=== Work to complete ===
Print the lines that run from the line with "storage, ports and cells" to the line with "arrival time = 8.526 ns", keeping both end lines, exactly as they appear in the entries below, and nothing else.

Dataset entries:

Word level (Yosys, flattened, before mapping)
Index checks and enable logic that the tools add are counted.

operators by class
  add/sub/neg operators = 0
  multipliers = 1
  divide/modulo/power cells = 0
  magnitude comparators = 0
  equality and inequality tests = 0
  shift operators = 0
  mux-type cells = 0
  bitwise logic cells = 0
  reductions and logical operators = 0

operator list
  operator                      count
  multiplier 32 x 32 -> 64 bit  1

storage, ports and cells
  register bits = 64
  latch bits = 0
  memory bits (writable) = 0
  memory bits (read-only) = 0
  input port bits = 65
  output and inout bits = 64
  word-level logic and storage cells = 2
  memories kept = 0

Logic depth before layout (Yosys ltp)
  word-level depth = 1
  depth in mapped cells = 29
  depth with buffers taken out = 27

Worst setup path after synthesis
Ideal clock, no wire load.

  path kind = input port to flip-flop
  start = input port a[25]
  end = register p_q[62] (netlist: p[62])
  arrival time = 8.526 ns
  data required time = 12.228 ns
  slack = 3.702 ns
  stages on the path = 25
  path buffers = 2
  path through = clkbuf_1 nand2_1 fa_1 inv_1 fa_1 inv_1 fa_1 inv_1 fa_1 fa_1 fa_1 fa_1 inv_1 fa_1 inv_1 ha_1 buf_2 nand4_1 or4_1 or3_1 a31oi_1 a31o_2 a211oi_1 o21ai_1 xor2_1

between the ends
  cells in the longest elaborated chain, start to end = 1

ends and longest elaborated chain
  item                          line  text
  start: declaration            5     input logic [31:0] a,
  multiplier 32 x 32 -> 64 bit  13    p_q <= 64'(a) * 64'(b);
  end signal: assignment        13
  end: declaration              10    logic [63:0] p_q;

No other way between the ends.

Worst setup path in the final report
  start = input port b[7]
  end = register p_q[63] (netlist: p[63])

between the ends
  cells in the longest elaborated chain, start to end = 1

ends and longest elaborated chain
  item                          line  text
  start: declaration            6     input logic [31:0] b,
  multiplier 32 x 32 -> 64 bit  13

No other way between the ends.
$ cat config.mk
export PLATFORM = sky130hd
export DESIGN_NAME = lapy_gain
export DESIGN_NICKNAME = d
export VERILOG_FILES = /design/src/hw/rtl/lapy_pkg.sv /design/src/hw/rtl/lapy_gain.sv
export SDC_FILE = /design/constraint.sdc
export NUM_CORES = 2
export LEC_CHECK = 0
export BUFFER_PORTS_ARGS = -buffer_cell sky130_fd_sc_hd__buf_2
export CAP_MARGIN = 20
export CORE_MARGIN = 2
export CORE_UTILIZATION = 55
export CTS_BUF_LIST = sky130_fd_sc_hd__clkbuf_4 sky130_fd_sc_hd__clkbuf_8
export DETAILED_ROUTE_END_ITERATION = 8
export PLACE_DENSITY = 0.86
export SYNTH_ARGS = -nofsm -noshare
export SYNTH_HDL_FRONTEND = slang
export SYNTH_SLANG_ARGS = --single-unit
$ cat constraint.sdc
create_clock -name clock -period 17.8 [get_ports clock]
set_input_delay 1.78 -clock clock [delete_from_list [all_inputs] [get_ports clock]]
set_output_delay 1.78 -clock clock [all_outputs]
set_load 0.01 [all_outputs]
`config.mk`:
```
export PLATFORM = sky130hd
export DESIGN_NAME = lapy_cell
export DESIGN_NICKNAME = d
export VERILOG_FILES = /design/src/hw/rtl/lapy_pkg.sv /design/src/hw/rtl/lapy_cell.sv
export SDC_FILE = /design/constraint.sdc
export NUM_CORES = 1
export LEC_CHECK = 0
export BUFFER_PORTS_ARGS = -buffer_cell sky130_fd_sc_hd__buf_2
export CELL_PAD_IN_SITES_DETAIL_PLACEMENT = 0
export CELL_PAD_IN_SITES_GLOBAL_PLACEMENT = 1
export CORE_ASPECT_RATIO = 1.25
export CORE_MARGIN = 1.5
export CORE_UTILIZATION = 30
export DETAILED_ROUTE_END_ITERATION = 10
export GPL_TIMING_DRIVEN = 0
export PLACE_DENSITY = 0.73
export SLEW_MARGIN = 20
export SYNTH_ARGS = -nofsm -noshare
export SYNTH_HDL_FRONTEND = slang
export SYNTH_SLANG_ARGS = --single-unit
```
`constraint.sdc`:
```
create_clock -name clock -period 14.7 [get_ports clock]
set_input_delay 1.47 -clock clock [delete_from_list [all_inputs] [get_ports clock]]
set_output_delay 1.47 -clock clock [all_outputs]
set_load 0.05 [all_outputs]
```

=== Reply to the exercise ===
storage, ports and cells
  register bits = 64
  latch bits = 0
  memory bits (writable) = 0
  memory bits (read-only) = 0
  input port bits = 65
  output and inout bits = 64
  word-level logic and storage cells = 2
  memories kept = 0

Logic depth before layout (Yosys ltp)
  word-level depth = 1
  depth in mapped cells = 29
  depth with buffers taken out = 27

Worst setup path after synthesis
Ideal clock, no wire load.

  path kind = input port to flip-flop
  start = input port a[25]
  end = register p_q[62] (netlist: p[62])
  arrival time = 8.526 ns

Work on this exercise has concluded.